What follows belongs to an exercise in optimizing a design on an open flow for small area, a short achievable clock period and few clock cycles per item; a production flow would make more cautious choices.
Only simulation tests tie the RTL to the original design; equivalence was not proved.
Power and IR drop assume default switching activity.

==> flow/design.v (excerpt) <==
module processor (clock, reset, instr, pc, bus, bus_valid, exit);
Size: ~170 flip-flops, roughly 42 I/O pins, about 0.0083 mm² of cells after synthesis.
clock: 7.0 ns
lec_check: 0
cap_margin: 20
core_margin: 2
core_utilization: 55
cts_buf_list: sky130_fd_sc_hd__clkbuf_4 sky130_fd_sc_hd__clkbuf_8
setup_slack_margin: 3.5
slew_margin: 20
synth_hierarchical: 1
synth_minimum_keep_size: 0
run.sh (not shown) runs the stock make flow with config.mk's settings and CLKGATE_MAP_FILE= SYNTH_SCRIPT=/design/flow/synth_recipe.tcl, a recipe that flattens the netlist after the stock synthesis.
Testbench counts at the start, summed over its fixed seeds: cycles 45,298, instructions 43,963.
Edit:
==> flow/flow/run.sh (new file) <==
#!/bin/bash
# Standard layout (the standard.sh, unchanged synthesis and steps), with
# one change: the buffers placed on the ports are sky130_fd_sc_hd__buf_1
# instead of the default cell the port-buffering step picks.
# The make output goes to standard.log; each ORFS step keeps its own log
# under orfs/logs/.
set -euo pipefail
export BUFFER_PORTS_ARGS="-buffer_cell sky130_fd_sc_hd__buf_1"
bash standard.sh > standard.log 2>&1
==> flow/standard.sh (new file) <==
#!/bin/bash
# synth_recipe.tcl (not shown) runs the flow's synth.tcl, then flattens the netlist and writes it again
# the make line also repeats each setting of config.mk as NAME=value (left out here)
make -C /OpenROAD-flow-scripts/flow DESIGN_CONFIG=/design/flow/config.mk WORK_HOME=/design/flow/orfs CLKGATE_MAP_FILE= SYNTH_SCRIPT=/design/flow/synth_recipe.tcl "${@:-finish}"
removed: flow/run.sh
Outcome:
- clock power increases by 17%
- routed wire length decreases by about 2.2%
- global-route usage decreases by 0.81 points
- sequential cell count does not change

Another version of the RTL of processor (not shown whole).
Size: about 710 cells after synthesis, about 190 flip-flops, ~42 I/O pins, ~9100 sq um of cells after synthesis.
clock: 7.0 ns
lec_check: 0
cap_margin: 20
core_margin: 2
core_utilization: 55
cts_buf_list: sky130_fd_sc_hd__clkbuf_4 sky130_fd_sc_hd__clkbuf_8
setup_slack_margin: 4.1
slew_margin: 20
synth_hierarchical: 1
synth_minimum_keep_size: 0
standard.sh (not shown) runs the stock make flow with config.mk's settings and CLKGATE_MAP_FILE= SYNTH_SCRIPT=/design/flow/synth_recipe.tcl, a recipe that flattens the netlist after the stock synthesis.
==> flow/flow/run.sh <==
#!/bin/bash
# Standard layout (the standard.sh, unchanged synthesis and steps), with
# one change: the buffers placed on the ports are sky130_fd_sc_hd__buf_1
# instead of the default cell the port-buffering step picks.
# The make output goes to standard.log; each ORFS step keeps its own log
# under orfs/logs/.
set -euo pipefail
export BUFFER_PORTS_ARGS="-buffer_cell sky130_fd_sc_hd__buf_1"
bash standard.sh > standard.log 2>&1
The baseline finished clean.
Testbench counts at the start, summed over its fixed seeds: cycles 45,298, instructions 43,963.
Rerun with:
SETUP_SLACK_MARGIN = 4.0   (was 4.1)
What happened:
- worst hold slack gets better by 0.0063 ns
- clock-buffer cell count does not change
- routed wire length came out lower by 3.9%
- via count came out lower by 2.3%
- final cell count came out lower by 2.3%
Rerun with:
==> flow/flow/run.sh (replaced) <==
#!/bin/bash
set -euo pipefail
export BUFFER_PORTS_ARGS="-buffer_cell sky130_fd_sc_hd__buf_1"
export CTS_ARGS="-sink_clustering_enable -repair_clock_nets -buf_list {sky130_fd_sc_hd__clkbuf_4 sky130_fd_sc_hd__clkbuf_8} -dont_use_dummy_load"
bash standard.sh > standard.log 2>&1
SETUP_SLACK_MARGIN = 4.2   (was 4.0)
What happened:
- die area is unchanged
- setup slack improves by 0.12 ns
- critical path depth rises by 1
- fmax goes up by 4.1%
- design area increases by 7.5%
Rerun with:
==> flow/flow/run.sh (replaced) <==
#!/bin/bash
# Standard layout (the standard.sh, unchanged synthesis and steps), with
# one change: the buffers placed on the ports are sky130_fd_sc_hd__buf_1
# instead of the default cell the port-buffering step picks.
# The make output goes to standard.log; each ORFS step keeps its own log
# under orfs/logs/.
set -euo pipefail
export BUFFER_PORTS_ARGS="-buffer_cell sky130_fd_sc_hd__buf_1"
bash standard.sh > standard.log 2>&1
GPL_ROUTABILITY_DRIVEN = 0   (was unset)
SETUP_SLACK_MARGIN = 4.0   (was 4.2)
Effect: The new run produced a clean layout; final area decreases by 7.0%; core utilization decreases by 4.6 points; sequential cell count is unchanged; global-route usage decreases by 0.51 points; non-clock buffer count decreases by 46.

## the baseline
Starting RTL as in the previous note.
Settings: LEC_CHECK=0, CAP_MARGIN=20, CORE_MARGIN=2, CORE_UTILIZATION=55, CTS_BUF_LIST=sky130_fd_sc_hd__clkbuf_4 sky130_fd_sc_hd__clkbuf_8, SETUP_SLACK_MARGIN=4.0, SLEW_MARGIN=20, SYNTH_HIERARCHICAL=1, SYNTH_MINIMUM_KEEP_SIZE=0; clock period 7.0 ns.
==> flow/flow/run.sh <==
#!/bin/bash
set -euo pipefail
export BUFFER_PORTS_ARGS="-buffer_cell sky130_fd_sc_hd__buf_1"
export CTS_ARGS="-sink_clustering_enable -repair_clock_nets -buf_list {sky130_fd_sc_hd__clkbuf_4 sky130_fd_sc_hd__clkbuf_8} -dont_use_dummy_load"
bash standard.sh > standard.log 2>&1
Testbench counts of the baseline, summed over its fixed seeds: cycles 45,298, instructions 43,963.
Edits applied to the flow inputs when going from the baseline to the candidate:
- CORE_UTILIZATION: 55 -> 45
Notes after the runs:
Post-placement cell area sits higher in the candidate than in the baseline.
Setup slack after placement (lower): the candidate
Comparing the candidate with the baseline, the latest clock arrival within the worst-skew pair came out essentially unchanged.
Taking the baseline as the reference, in the candidate final design area excluding fillers decreased by 31 um2 relative to the old numbers, global-route usage decreased by 5.4 points relative to the old numbers, via count of the routed design decreased by 1.2% relative to the old numbers.

## static timing again, ports no longer ideal
In the flow no input, the clock included, has a driving cell. The finished layouts below were timed again as built, in two steps.
Step 1 assumes that a clkbuf_16 drives the clock port and a buf_2 every other input.
Step 2, shift: input delay + t, output delay - t, t = (earliest + latest rising clock arrival at the registers) / 2. This alone moves slack from input paths to output paths.
a / b / c = ideal ports / drivers / drivers and shift; a / b = the first two.
run | shift t [ns] | setup WS [ns] | worst hold slack (ns)
the first run of note 1 | 0.504 | 3.477 / 3.438 / 3.174 | 0.515 / 0.515 / 0.515
the second run of note 1 | 0.506 | 3.637 / 3.597 / 3.471 | 0.512 / 0.512 / 0.512
the first run of note 2 | 0.502 | 4.145 / 4.149 / 3.649 | 0.508 / 0.508 / 0.508
the second run of note 2 | 0.497 | 4.094 / 4.087 / 3.612 | 0.514 / 0.514 / 0.514
the third run of note 2 | 0.494 | 4.209 / 4.209 / 3.736 | 0.447 / 0.447 / 0.447
the fourth run of note 2 | 0.497 | 4.094 / 4.087 / 3.612 | 0.514 / 0.514 / 0.514
the baseline | 0.485 | 4.059 / 4.059 / 3.600 | 0.508 / 0.508 / 0.508
the candidate | 0.499 | 3.977 / 3.994 / 3.495 | 0.496 / 0.496 / 0.496
After both steps every run listed still meets setup and hold. The setup slack of the first run of note 2, which loses most, moves by +0.004 ns with the drivers and by -0.496 ns with both steps.
Background: an optimization exercise with open tools, aiming at small area. Do not read the settings as production practice. Only simulation tests tie the RTL to the original design; equivalence was not proved. Power figures rest on the tool's default switching activity, not on a simulated workload.

old:
// packet_data
module packet_data #(
    parameter data_width = 8,
    parameter depth = 32
)(
    input wire clk,
    input wire rst,
    input wire [data_width-1:0] s_axis_data,
    input wire s_axis_valid,
    output reg s_axis_ready,
    input wire s_axis_last,
    input wire [data_width + data_width - 1 : 0] packet_config,
    output reg [data_width-1 : 0] m_axis_data,
    output reg m_axis_valid,
    input wire m_axis_ready,
    output reg m_axis_last,
    output  full,
    output  empty
);
export LEC_CHECK = 0
export CAP_MARGIN = 20
export CORE_MARGIN = 2
export CORE_UTILIZATION = 75
export SLEW_MARGIN = 20
export SYNTH_HIERARCHICAL = 1
create_clock -name core_clock -period 10.0 [get_ports {clk}]
standard.sh (not shown) runs the stock make flow with config.mk's settings and CLKGATE_MAP_FILE= SYNTH_SCRIPT=/design/flow/synth_recipe.tcl, a recipe that flattens the netlist after the stock synthesis.
==> flow/flow/run.sh <==
#!/bin/bash
# The standard layout (standard.sh), with a smaller clock tree (larger
# sink clusters of clkbuf_8 leaves, no dummy loads) and the smallest buffer
# on the ports.
set -u
export CTS_ARGS="-sink_clustering_enable -repair_clock_nets -dont_use_dummy_load -buf_list {sky130_fd_sc_hd__clkbuf_4 sky130_fd_sc_hd__clkbuf_8} -sink_clustering_buffer sky130_fd_sc_hd__clkbuf_8 -sink_buffer_max_cap_derate 1.0 -sink_clustering_size 20 -sink_clustering_max_diameter 100"
export BUFFER_PORTS_ARGS="-buffer_cell sky130_fd_sc_hd__buf_1"
bash standard.sh > standard.log 2>&1
#### Input delta (new over old)
==> flow/flow/run.sh <==
#!/bin/bash
# The standard layout (standard.sh), with a smaller clock tree (larger
# sink clusters of clkbuf_8 leaves, no dummy loads) and the smallest buffer
# on the ports.
set -u
export CTS_ARGS="-sink_clustering_enable -repair_clock_nets -dont_use_dummy_load -buf_list {sky130_fd_sc_hd__clkbuf_4 sky130_fd_sc_hd__clkbuf_8} -sink_clustering_buffer sky130_fd_sc_hd__clkbuf_8 -sink_buffer_max_cap_derate 1.0 -sink_clustering_size 18 -sink_clustering_max_diameter 100"
export BUFFER_PORTS_ARGS="-buffer_cell sky130_fd_sc_hd__buf_1"
bash standard.sh > standard.log 2>&1
==> comparison <==
Comparing old and new, clock network contribution to total cell area is higher on new. Looking at old and new, the global-route track usage on met2 is a wash. new -> old: largest buffer count on any clock path delta 0, exact match. new vs. old: synthesis-to-layout area growth went up by 0.16 points. Post-route antenna net violation count came out exactly the same in old and new.


Another version of the RTL of packet_data (not shown whole).
Size: ~42 I/O pins, ~21000 sq um of cells after synthesis.
Design packet_data, start of the top module:
module packet_data #(
    parameter data_width = 8,
    parameter depth = 32
)(
    input wire clk,
    input wire rst,
    input wire [data_width-1:0] s_axis_data,
    input wire s_axis_valid,
    output reg s_axis_ready,
    input wire s_axis_last,
    input wire [data_width + data_width - 1 : 0] packet_config,
    output reg [data_width-1 : 0] m_axis_data,
    output reg m_axis_valid,
    input wire m_axis_ready,
    output reg m_axis_last,
    output  full,
    output  empty
);
    wire [7:0] k   = packet_config[15:8];
    wire [7:0] len = packet_config[7:0];
    reg [5:0] wr_ptr;
    reg [4:0] wr_ptr2;      
    reg [5:0] rd_ptr;
    assign full  = wr_ptr[5];
    assign empty = (wr_ptr == 6'd0);
    wire beat = s_axis_valid & s_axis_ready & ~wr_ptr[5];
    wire hit;
    pd_hit u_hit (.w(wr_ptr[4:0]), .len(len), .k(k), .y(hit));
    always @(posedge clk) begin
        s_axis_ready <= ~rst;
    end
    wire [5:0] wr_inc;
    wire [5:1] wc;
    assign wr_inc[0] = ~wr_ptr[0];
    assign wc[1] = wr_ptr[0];
    genvar g, b;
    generate
        for (g = 1; g < 5; g = g + 1) begin : wi
            pd_ha u (.a(wr_ptr[g]), .b(wc[g]), .s(wr_inc[g]), .co(wc[g+1]));
        end
    endgenerate
    assign wr_inc[5] = wc[5];
    always @(posedge clk) begin
        if (rst) begin
            wr_ptr <= 6'd0;
        end else if (s_axis_last) begin
            wr_ptr <= 6'd0;
        end else if (beat) begin
            wr_ptr <= wr_inc;
        end
    end
  ...
clock: 10.0 ns
lec_check: 0
cap_margin: 20
core_margin: 2
core_utilization: 40
cts_buf_list: sky130_fd_sc_hd__clkbuf_2 sky130_fd_sc_hd__clkbuf_4 sky130_fd_sc_hd__clkbuf_8
cts_cluster_size: 30
slew_margin: 20
synth_hierarchical: 1
run.sh (not shown) runs the stock make flow with config.mk's settings and CLKGATE_MAP_FILE= SYNTH_SCRIPT=/design/flow/synth_recipe.tcl, a recipe that flattens the netlist after the stock synthesis.
Stock flow here: none of the scripts above is used.
The starting point went through all stages and came out clean.
Edit:
==> flow/flow/run.sh (new file) <==
#!/bin/bash
# The standard layout (standard.sh), with a smaller clock tree (larger
# sink clusters, no dummy loads) and the smallest buffer on the ports.
set -u
export CTS_ARGS="-sink_clustering_enable -repair_clock_nets -dont_use_dummy_load -buf_list {sky130_fd_sc_hd__clkbuf_4 sky130_fd_sc_hd__clkbuf_8 sky130_fd_sc_hd__clkbuf_16} -sink_clustering_buffer sky130_fd_sc_hd__clkbuf_16 -sink_buffer_max_cap_derate 1.0 -sink_clustering_size 26 -sink_clustering_max_diameter 100"
export BUFFER_PORTS_ARGS="-buffer_cell sky130_fd_sc_hd__buf_1"
bash standard.sh > standard.log 2>&1
==> flow/standard.sh (new file) <==
#!/bin/bash
# synth_recipe.tcl (not shown) runs the flow's synth.tcl, then flattens the netlist and writes it again
# the make line also repeats each setting of config.mk as NAME=value (left out here)
make -C /OpenROAD-flow-scripts/flow DESIGN_CONFIG=/design/flow/config.mk WORK_HOME=/design/flow/orfs CLKGATE_MAP_FILE= SYNTH_SCRIPT=/design/flow/synth_recipe.tcl "${@:-finish}"
CAP_MARGIN = 0   (was 20)
CORE_UTILIZATION = 60   (was 40)
CTS_BUF_LIST = default   (was sky130_fd_sc_hd__clkbuf_2 sky130_fd_sc_hd__clkbuf_4 sky130_fd_sc_hd__clkbuf_8)
CTS_CLUSTER_SIZE = default   (was 30)
SLEW_MARGIN = 0   (was 20)
removed: flow/run.sh
Effect: Die area went down by about 33%. Power came out lower by about 20%. Global-route usage came out higher by 9.0 points.
Edit:
==> flow/run.sh (new file) <==
#!/bin/bash
# synth_recipe.tcl (not shown) runs the flow's synth.tcl, then flattens the netlist and writes it again
# the make line also repeats each setting of config.mk as NAME=value (left out here)
make -C /OpenROAD-flow-scripts/flow DESIGN_CONFIG=/design/flow/config.mk WORK_HOME=/design/flow/orfs CLKGATE_MAP_FILE= SYNTH_SCRIPT=/design/flow/synth_recipe.tcl finish
CAP_MARGIN = 20   (was 0)
CORE_UTILIZATION = 40   (was 60)
CTS_BUF_LIST = sky130_fd_sc_hd__clkbuf_4   (was default)
SLEW_MARGIN = 20   (was 0)
removed: flow/flow/run.sh
removed: flow/standard.sh
The changed run produced a clean layout.
Critical path depth stays the same.
Global-route usage drops by 8.9 points.
Worst setup slack is worse by 410 ps.
Via count increases by a few percent.
Register-to-register slack got worse by 40 ps.
Routed wire length went up by a few percent.
Sequential share of layout area drops by 5.2 points.
Utilization is lower by 18 points.


job 6596:
Starting RTL as in the previous note.
clock: 10.0 ns
lec_check: 0
cap_margin: 20
core_margin: 2
core_utilization: 60
gpl_timing_driven: 0
slew_margin: 20
synth_hierarchical: 1
standard.sh (not shown) runs the stock make flow with config.mk's settings and CLKGATE_MAP_FILE= SYNTH_SCRIPT=/design/flow/synth_recipe.tcl, a recipe that flattens the netlist after the stock synthesis.
==> flow/flow/run.sh <==
#!/bin/bash
# The standard layout (standard.sh), with a smaller clock tree (larger
# sink clusters, no dummy loads) and the smallest buffer on the ports.
set -u
export CTS_ARGS="-sink_clustering_enable -repair_clock_nets -dont_use_dummy_load -buf_list {sky130_fd_sc_hd__clkbuf_4 sky130_fd_sc_hd__clkbuf_8 sky130_fd_sc_hd__clkbuf_16} -sink_clustering_buffer sky130_fd_sc_hd__clkbuf_16 -sink_buffer_max_cap_derate 1.0 -sink_clustering_size 26 -sink_clustering_max_diameter 100"
export BUFFER_PORTS_ARGS="-buffer_cell sky130_fd_sc_hd__buf_1"
bash standard.sh > standard.log 2>&1
The following lists how job 863 was set up differently from job 6596:
--- a/flow/config.mk
+++ b/flow/config.mk
@@ -9,5 +9,4 @@
 export CORE_MARGIN = 2
 export CORE_UTILIZATION = 60
-export GPL_TIMING_DRIVEN = 0
 export SLEW_MARGIN = 20
 export SYNTH_HIERARCHICAL = 1
--- outcome ---
Compared with job 6596, in job 863 routed wire length up about 8%; utilization after layout decreased by 0.43 points relative to the old numbers; final clock period utilization by the worst path fell by 3.0 points; per-cell routed wire length climbed 6.6%. Global-route track usage on met2, job 863 and job 6596: higher on job 863.
> inputs changed (job 863 -> job 1478)
--- a/flow/config.mk
+++ b/flow/config.mk
@@ -8,5 +8,5 @@
 export CAP_MARGIN = 20
 export CORE_MARGIN = 2
-export CORE_UTILIZATION = 60
+export CORE_UTILIZATION = 40
 export SLEW_MARGIN = 20
 export SYNTH_HIERARCHICAL = 1
==> results.txt <==
The routability congestion estimate from global placement in job 1478 was higher than what job 863 gave. In the flow results for job 1478 and job 863, the number of standard cells in the final layout excluding fillers is smaller on job 863. Met3 track demand over resource, job 1478 and job 863: lower on job 1478. From job 863 to job 1478 the numbers moved as follows: layout-stage area growth over the synthesis result rose 1.3 points; wire length of the first global-routing pass increased by 1200 µm relative to the old numbers. Job 1478 vs job 863, final area went up by 1.2%. Compared with job 863, in job 1478 worst hold margin saw a decrease; total power saw little to no change. Relative to job 863, length of routed met3 wiring has decreased by 14% in job 1478. Job 1478 finished every step from synthesis to the final layout, and the layout passed the timing, DRC and antenna checks. Compared with job 863, job 1478 shows a maximum frequency that is about 0.47% lower.

re-timing with driven ports:
The results above use ideal ports. As a check the final layouts listed here were re-extracted and re-timed, cells and wires unchanged.
Step 1 (the two cells are an assumption about what drives the block):
set clk [get_ports {clk}]
set_driving_cell -lib_cell sky130_fd_sc_hd__clkbuf_16 $clk
set_driving_cell -lib_cell sky130_fd_sc_hd__buf_2 [delete_from_list [all_inputs] $clk]
Step 2, shift: input delay + t, output delay - t, t = (earliest + latest rising clock arrival at the registers) / 2. This alone moves slack from input paths to output paths.
Three values: ideal, step 1, step 2; two values: the first two.
run	t, ns	setup slack, ns	worst slew at a driven data input, ns
old	0.714	3.256 / 3.280 / 2.566	0.03
new	0.727	3.251 / 3.273 / 2.546	0.04
the first run of note 2	0.705	2.926 / 2.955 / 2.250	0.04
the second run of note 2	0.879	3.483 / 3.509 / 2.631	0.03
the third run of note 2	0.895	3.069 / 3.099 / 2.205	0.04
job 6596	0.893	3.196 / 3.223 / 2.330	0.04
job 863	0.900	3.498 / 3.525 / 2.625	0.03
job 1478	0.917	3.468 / 3.498 / 2.581	0.03
After both steps every run listed still meets setup and hold. For job 1478, which loses most, drivers alone change the setup slack by +0.030 ns; drivers and shift together by -0.887 ns.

=-=-=-=-=

INSTRUCTIONS TO FOLLOW
Go through the data and show every line where "period" occurs.

ANSWER SECTION
What follows belongs to an exercise in optimizing a design on an open flow for small area, a short achievable clock period and few clock cycles per item; a production flow would make more cautious choices.
Settings: LEC_CHECK=0, CAP_MARGIN=20, CORE_MARGIN=2, CORE_UTILIZATION=55, CTS_BUF_LIST=sky130_fd_sc_hd__clkbuf_4 sky130_fd_sc_hd__clkbuf_8, SETUP_SLACK_MARGIN=4.0, SLEW_MARGIN=20, SYNTH_HIERARCHICAL=1, SYNTH_MINIMUM_KEEP_SIZE=0; clock period 7.0 ns.
create_clock -name core_clock -period 10.0 [get_ports {clk}]
Compared with job 6596, in job 863 routed wire length up about 8%; utilization after layout decreased by 0.43 points relative to the old numbers; final clock period utilization by the worst path fell by 3.0 points; per-cell routed wire length climbed 6.6%. Global-route track usage on met2, job 863 and job 6596: higher on job 863.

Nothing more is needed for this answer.